*** Opening of Supplied material ***

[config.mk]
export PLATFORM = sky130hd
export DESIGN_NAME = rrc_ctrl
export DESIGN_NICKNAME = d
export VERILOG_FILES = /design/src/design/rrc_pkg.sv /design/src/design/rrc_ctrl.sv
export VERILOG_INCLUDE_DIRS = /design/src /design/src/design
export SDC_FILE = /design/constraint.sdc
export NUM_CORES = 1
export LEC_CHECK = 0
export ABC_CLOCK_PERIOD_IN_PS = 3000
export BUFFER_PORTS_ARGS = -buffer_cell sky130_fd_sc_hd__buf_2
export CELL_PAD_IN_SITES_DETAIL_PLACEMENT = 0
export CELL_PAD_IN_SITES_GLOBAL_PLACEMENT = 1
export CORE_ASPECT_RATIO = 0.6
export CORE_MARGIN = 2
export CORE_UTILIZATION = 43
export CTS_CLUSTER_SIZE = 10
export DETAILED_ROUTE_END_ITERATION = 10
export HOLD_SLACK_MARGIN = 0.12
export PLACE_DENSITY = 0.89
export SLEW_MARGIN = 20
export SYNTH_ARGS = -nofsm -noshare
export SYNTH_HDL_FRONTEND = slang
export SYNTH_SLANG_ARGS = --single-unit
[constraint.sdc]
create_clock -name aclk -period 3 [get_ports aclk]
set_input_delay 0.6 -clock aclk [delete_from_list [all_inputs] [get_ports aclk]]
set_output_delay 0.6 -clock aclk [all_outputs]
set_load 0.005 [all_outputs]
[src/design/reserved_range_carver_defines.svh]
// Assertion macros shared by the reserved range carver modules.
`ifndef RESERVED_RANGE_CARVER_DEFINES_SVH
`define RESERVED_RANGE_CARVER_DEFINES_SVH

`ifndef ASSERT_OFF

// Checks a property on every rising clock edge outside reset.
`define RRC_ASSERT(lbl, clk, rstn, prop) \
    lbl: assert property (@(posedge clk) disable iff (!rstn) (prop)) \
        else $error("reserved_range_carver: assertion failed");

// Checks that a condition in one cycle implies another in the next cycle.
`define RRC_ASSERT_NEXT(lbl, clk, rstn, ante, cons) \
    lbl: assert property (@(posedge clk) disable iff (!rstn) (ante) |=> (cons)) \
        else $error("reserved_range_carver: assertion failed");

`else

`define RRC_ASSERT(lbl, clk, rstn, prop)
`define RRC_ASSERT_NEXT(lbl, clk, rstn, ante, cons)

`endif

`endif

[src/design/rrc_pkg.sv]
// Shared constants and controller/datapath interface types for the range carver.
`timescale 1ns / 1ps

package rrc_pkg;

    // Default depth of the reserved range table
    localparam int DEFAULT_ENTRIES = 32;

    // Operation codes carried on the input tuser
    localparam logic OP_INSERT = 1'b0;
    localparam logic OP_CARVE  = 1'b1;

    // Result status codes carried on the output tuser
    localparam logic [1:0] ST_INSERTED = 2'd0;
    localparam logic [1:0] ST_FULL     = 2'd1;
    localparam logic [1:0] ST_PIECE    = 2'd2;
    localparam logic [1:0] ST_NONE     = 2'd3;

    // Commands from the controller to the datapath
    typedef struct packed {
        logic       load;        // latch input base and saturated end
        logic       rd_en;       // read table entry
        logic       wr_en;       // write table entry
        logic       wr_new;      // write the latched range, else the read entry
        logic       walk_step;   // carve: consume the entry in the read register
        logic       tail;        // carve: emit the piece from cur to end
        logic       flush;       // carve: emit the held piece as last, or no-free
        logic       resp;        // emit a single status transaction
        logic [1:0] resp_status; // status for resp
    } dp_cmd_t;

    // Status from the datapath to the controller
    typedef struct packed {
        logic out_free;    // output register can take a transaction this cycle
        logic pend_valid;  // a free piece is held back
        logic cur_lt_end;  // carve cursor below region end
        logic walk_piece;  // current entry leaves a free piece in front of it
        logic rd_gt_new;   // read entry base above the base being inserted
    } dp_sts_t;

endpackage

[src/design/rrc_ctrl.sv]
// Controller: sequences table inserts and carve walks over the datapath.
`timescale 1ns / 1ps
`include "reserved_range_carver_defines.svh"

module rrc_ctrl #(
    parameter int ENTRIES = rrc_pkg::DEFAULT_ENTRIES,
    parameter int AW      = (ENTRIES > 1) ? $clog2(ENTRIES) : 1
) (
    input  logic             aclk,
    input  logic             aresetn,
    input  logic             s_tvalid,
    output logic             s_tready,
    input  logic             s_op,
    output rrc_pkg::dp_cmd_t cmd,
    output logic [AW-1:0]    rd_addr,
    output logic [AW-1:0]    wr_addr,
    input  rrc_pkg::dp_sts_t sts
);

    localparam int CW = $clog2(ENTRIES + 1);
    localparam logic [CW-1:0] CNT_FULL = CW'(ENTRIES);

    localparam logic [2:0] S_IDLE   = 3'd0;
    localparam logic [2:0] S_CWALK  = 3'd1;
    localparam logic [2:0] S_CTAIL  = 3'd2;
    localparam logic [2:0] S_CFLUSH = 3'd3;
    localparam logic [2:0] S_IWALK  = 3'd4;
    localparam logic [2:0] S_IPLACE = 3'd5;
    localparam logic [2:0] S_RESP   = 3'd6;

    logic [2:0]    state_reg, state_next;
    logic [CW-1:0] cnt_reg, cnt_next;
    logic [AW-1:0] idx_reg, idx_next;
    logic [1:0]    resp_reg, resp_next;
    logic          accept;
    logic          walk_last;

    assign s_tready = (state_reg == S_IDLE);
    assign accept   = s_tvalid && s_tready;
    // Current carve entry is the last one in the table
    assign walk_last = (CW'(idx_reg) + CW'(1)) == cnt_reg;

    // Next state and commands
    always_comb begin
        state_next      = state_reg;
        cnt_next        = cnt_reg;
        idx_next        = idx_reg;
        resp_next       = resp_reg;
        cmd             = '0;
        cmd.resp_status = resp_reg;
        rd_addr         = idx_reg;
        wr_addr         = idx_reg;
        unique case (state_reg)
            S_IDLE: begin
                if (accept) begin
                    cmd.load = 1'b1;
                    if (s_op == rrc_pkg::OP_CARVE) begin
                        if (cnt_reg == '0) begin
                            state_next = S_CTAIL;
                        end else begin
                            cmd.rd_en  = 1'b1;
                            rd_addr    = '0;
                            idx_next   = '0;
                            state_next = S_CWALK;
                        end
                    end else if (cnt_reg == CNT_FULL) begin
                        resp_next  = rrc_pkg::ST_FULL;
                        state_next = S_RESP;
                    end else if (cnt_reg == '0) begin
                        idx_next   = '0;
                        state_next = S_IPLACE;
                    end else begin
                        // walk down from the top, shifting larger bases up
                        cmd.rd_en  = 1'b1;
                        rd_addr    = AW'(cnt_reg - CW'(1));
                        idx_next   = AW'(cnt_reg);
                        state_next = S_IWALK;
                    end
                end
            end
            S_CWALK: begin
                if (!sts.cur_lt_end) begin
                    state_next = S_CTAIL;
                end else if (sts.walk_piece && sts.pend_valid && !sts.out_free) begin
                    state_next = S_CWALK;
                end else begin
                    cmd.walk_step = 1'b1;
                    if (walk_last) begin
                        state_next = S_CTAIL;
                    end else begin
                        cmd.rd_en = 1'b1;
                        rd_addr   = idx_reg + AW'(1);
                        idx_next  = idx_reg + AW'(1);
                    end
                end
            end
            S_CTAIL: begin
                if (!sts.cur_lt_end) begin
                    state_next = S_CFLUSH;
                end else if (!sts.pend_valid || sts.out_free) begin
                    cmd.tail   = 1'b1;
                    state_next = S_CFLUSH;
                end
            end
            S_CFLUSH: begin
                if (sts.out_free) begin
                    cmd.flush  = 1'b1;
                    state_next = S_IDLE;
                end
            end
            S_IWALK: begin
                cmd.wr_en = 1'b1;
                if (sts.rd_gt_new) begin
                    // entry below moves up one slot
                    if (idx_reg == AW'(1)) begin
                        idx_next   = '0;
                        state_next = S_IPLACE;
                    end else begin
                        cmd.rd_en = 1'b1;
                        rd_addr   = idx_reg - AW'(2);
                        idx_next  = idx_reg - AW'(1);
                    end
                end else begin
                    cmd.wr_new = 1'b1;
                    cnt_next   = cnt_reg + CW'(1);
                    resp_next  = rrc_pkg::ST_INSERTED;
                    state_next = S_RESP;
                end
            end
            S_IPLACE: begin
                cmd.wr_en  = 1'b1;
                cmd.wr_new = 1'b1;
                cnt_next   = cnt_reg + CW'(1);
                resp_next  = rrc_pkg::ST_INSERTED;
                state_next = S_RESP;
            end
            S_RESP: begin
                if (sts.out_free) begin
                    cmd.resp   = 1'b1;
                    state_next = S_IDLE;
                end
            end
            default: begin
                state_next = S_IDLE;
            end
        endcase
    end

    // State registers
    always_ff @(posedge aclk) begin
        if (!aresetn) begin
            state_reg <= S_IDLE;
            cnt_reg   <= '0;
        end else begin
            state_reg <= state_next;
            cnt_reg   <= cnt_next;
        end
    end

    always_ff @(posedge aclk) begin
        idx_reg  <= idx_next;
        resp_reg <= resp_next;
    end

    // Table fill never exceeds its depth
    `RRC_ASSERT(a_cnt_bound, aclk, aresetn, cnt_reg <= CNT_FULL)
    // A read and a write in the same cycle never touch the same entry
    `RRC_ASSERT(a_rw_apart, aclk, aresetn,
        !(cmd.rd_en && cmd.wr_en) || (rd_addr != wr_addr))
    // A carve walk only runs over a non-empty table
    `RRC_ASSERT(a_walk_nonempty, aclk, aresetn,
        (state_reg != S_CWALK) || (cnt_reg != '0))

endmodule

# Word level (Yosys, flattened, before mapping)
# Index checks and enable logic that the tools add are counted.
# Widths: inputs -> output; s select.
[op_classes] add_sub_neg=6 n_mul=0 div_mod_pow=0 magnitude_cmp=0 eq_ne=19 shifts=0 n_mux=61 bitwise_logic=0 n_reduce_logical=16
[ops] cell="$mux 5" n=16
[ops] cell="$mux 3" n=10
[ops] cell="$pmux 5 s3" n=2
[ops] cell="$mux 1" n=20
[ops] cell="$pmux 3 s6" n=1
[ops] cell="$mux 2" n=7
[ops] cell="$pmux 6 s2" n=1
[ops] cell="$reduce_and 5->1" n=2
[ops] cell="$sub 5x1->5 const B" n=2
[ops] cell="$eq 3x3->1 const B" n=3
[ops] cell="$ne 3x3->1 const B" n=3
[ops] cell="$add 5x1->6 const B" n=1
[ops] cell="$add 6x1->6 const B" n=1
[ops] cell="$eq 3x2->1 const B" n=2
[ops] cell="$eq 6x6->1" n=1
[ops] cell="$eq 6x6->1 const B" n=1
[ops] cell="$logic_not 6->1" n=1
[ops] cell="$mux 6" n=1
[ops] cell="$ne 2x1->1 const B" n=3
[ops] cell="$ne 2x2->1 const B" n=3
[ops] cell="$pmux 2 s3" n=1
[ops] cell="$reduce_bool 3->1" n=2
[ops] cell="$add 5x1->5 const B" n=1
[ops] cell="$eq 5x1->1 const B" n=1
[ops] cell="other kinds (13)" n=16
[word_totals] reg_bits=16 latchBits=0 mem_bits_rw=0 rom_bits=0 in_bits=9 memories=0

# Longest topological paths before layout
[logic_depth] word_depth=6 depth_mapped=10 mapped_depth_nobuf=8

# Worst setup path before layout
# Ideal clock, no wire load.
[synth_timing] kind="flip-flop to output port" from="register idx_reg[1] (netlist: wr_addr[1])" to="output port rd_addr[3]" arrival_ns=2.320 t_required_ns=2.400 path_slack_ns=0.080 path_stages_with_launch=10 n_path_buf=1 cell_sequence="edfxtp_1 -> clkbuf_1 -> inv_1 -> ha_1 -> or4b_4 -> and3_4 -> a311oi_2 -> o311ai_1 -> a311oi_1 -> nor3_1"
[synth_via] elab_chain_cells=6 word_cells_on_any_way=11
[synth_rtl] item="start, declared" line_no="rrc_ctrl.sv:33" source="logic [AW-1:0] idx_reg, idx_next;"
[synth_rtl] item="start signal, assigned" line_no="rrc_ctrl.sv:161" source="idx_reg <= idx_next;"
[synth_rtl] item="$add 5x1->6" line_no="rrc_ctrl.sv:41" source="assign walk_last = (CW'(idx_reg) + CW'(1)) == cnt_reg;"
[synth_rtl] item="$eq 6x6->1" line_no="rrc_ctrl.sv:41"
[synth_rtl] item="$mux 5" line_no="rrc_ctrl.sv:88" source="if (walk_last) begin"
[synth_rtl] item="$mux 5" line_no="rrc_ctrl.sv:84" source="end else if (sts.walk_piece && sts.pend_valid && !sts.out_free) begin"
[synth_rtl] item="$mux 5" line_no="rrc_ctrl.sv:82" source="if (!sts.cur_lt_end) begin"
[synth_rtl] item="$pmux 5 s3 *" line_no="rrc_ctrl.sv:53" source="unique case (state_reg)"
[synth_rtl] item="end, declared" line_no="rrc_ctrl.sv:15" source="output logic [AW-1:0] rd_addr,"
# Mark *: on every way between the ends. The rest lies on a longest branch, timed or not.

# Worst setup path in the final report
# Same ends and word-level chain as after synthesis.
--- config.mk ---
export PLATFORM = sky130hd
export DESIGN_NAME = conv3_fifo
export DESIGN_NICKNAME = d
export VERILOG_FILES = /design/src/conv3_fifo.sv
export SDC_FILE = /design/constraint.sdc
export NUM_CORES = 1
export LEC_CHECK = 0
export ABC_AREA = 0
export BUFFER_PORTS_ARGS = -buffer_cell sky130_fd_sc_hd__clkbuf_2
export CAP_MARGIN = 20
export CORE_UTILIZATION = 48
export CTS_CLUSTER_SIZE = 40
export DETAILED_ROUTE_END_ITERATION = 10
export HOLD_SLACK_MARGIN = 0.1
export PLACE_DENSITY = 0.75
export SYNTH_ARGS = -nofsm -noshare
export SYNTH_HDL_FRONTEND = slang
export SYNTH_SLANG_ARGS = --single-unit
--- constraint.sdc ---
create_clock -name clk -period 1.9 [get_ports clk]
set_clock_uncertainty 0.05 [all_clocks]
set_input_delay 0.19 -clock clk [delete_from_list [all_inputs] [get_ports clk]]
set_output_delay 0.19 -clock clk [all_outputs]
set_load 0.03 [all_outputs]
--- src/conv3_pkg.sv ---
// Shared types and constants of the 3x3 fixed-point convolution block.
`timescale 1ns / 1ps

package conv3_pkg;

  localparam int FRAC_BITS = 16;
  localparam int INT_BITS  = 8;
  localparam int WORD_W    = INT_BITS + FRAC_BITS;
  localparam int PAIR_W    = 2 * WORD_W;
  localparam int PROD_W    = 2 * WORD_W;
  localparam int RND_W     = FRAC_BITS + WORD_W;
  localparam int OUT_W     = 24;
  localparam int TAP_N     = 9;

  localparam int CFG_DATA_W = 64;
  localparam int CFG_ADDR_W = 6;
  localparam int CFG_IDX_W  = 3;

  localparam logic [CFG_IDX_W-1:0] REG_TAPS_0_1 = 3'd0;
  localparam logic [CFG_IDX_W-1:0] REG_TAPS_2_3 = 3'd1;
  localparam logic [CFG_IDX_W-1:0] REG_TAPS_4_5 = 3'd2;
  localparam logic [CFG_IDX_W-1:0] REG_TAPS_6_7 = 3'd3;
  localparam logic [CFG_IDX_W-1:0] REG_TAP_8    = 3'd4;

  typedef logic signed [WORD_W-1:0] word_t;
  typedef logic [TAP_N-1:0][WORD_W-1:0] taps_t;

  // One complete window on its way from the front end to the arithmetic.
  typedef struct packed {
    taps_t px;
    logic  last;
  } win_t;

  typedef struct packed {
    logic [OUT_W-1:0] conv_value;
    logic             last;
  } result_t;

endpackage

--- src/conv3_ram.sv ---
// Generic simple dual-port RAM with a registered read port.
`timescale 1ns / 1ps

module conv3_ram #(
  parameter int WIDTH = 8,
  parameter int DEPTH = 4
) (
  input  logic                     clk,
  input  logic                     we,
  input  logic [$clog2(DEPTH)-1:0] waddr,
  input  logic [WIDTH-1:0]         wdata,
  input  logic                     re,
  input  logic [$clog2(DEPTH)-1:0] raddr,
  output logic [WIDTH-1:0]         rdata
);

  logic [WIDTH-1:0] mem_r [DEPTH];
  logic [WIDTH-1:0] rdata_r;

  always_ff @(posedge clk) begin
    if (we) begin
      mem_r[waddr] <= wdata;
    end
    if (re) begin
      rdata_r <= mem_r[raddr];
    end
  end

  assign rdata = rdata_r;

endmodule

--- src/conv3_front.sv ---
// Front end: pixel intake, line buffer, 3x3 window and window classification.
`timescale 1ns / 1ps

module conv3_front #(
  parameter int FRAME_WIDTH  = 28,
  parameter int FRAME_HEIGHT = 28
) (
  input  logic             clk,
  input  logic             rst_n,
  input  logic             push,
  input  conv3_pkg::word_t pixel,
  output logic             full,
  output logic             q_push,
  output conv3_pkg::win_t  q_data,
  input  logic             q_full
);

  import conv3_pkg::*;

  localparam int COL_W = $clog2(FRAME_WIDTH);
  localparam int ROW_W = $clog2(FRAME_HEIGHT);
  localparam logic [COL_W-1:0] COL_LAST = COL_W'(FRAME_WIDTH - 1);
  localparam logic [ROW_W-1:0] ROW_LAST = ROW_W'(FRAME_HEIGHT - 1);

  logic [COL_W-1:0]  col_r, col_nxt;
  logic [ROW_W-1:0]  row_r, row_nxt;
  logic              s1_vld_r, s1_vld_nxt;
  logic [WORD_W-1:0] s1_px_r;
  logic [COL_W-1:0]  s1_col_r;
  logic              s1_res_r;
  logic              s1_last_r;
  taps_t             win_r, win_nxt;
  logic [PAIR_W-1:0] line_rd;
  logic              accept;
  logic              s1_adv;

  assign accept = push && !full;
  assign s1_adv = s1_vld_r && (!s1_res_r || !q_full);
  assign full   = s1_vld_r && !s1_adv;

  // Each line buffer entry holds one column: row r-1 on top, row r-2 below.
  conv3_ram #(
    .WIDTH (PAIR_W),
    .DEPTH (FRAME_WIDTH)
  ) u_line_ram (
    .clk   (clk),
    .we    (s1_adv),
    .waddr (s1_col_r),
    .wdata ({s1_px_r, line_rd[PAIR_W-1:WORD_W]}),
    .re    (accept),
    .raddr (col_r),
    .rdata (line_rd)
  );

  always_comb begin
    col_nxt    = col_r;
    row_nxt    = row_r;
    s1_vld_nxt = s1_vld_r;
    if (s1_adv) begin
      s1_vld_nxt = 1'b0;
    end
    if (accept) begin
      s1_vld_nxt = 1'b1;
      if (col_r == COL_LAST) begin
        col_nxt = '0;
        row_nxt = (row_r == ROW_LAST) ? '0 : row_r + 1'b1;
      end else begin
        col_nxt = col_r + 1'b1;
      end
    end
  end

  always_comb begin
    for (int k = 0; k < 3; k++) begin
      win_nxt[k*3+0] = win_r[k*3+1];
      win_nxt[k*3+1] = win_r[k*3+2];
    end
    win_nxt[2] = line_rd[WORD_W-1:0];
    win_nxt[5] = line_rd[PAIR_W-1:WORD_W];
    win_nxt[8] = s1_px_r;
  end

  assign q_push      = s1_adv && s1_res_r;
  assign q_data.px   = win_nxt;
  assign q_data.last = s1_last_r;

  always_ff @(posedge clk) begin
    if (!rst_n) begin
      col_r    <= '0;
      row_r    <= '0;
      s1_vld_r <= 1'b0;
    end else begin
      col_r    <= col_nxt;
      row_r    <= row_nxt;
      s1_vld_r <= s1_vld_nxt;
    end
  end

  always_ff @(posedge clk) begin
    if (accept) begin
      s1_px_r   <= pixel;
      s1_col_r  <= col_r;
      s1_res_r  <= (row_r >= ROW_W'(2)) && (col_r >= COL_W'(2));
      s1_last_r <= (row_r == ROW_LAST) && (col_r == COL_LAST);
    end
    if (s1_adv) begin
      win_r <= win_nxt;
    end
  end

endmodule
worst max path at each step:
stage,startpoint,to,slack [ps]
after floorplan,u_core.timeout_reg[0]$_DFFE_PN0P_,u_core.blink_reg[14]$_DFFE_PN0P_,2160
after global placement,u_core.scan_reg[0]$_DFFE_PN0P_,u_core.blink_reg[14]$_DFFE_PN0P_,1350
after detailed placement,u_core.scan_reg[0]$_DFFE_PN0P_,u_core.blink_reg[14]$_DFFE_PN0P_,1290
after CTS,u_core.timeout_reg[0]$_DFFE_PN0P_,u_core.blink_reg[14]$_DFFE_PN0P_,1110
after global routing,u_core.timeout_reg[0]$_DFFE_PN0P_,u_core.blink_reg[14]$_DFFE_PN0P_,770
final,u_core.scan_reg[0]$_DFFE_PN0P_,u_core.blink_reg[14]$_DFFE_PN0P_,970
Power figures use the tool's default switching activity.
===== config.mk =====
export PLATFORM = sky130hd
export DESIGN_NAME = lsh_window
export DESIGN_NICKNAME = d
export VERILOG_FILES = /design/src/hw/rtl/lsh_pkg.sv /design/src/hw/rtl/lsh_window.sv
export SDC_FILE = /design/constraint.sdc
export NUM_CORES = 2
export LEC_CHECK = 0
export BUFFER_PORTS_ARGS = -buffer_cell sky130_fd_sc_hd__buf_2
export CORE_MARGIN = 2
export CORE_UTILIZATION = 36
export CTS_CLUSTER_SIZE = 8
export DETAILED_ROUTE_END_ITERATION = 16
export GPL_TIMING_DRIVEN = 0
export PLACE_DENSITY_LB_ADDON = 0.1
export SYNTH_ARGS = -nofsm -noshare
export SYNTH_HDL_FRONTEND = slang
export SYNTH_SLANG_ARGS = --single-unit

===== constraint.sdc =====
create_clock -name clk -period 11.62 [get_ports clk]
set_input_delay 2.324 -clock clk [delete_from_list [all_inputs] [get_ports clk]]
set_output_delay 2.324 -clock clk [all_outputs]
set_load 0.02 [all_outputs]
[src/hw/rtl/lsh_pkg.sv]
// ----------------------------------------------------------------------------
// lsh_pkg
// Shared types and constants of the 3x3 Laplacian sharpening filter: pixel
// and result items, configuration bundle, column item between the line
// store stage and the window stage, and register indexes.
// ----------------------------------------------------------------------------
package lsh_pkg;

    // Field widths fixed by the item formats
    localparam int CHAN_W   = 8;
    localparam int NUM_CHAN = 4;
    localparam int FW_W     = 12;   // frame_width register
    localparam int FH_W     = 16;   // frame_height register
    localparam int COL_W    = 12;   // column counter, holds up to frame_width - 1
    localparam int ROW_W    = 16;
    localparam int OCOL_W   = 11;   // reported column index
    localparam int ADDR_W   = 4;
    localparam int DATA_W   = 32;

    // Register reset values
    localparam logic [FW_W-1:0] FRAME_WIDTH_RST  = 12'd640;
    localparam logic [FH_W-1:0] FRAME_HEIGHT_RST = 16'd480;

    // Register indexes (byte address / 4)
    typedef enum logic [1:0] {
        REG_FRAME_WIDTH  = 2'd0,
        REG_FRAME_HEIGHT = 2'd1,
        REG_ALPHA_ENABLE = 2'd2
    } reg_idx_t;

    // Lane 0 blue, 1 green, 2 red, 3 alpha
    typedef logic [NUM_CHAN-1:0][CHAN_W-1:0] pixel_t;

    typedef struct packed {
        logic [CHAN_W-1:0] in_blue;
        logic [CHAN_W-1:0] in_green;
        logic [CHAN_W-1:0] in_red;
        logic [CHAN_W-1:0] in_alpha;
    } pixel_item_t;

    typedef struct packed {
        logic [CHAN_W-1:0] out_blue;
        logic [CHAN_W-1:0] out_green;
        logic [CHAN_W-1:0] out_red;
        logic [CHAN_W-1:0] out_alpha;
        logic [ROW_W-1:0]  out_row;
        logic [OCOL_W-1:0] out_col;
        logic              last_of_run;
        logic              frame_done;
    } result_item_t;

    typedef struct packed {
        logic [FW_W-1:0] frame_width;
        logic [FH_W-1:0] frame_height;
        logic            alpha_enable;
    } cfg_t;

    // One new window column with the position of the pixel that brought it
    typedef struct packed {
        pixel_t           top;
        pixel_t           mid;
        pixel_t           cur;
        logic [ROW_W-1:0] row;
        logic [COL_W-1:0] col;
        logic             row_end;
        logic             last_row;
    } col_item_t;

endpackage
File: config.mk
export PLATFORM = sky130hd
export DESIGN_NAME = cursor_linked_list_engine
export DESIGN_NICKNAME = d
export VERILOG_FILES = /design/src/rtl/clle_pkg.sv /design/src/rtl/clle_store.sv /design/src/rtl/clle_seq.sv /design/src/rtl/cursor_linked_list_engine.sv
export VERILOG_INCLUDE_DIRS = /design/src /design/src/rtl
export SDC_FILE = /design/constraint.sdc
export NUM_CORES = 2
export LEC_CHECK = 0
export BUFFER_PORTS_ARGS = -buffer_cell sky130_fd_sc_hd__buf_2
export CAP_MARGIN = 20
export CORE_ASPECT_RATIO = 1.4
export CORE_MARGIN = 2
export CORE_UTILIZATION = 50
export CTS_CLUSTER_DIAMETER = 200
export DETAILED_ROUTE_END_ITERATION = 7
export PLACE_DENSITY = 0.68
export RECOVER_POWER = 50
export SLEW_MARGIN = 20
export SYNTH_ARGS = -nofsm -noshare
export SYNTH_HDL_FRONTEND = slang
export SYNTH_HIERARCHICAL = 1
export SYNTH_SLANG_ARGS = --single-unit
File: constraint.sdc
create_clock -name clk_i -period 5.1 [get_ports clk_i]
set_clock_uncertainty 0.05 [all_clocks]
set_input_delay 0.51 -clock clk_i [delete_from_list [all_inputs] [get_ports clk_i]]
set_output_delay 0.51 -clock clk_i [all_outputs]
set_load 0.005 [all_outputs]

*** Close of Supplied material ***

Tally the lines of the data that include the word "never". Reply with the number only.

* Task response: 2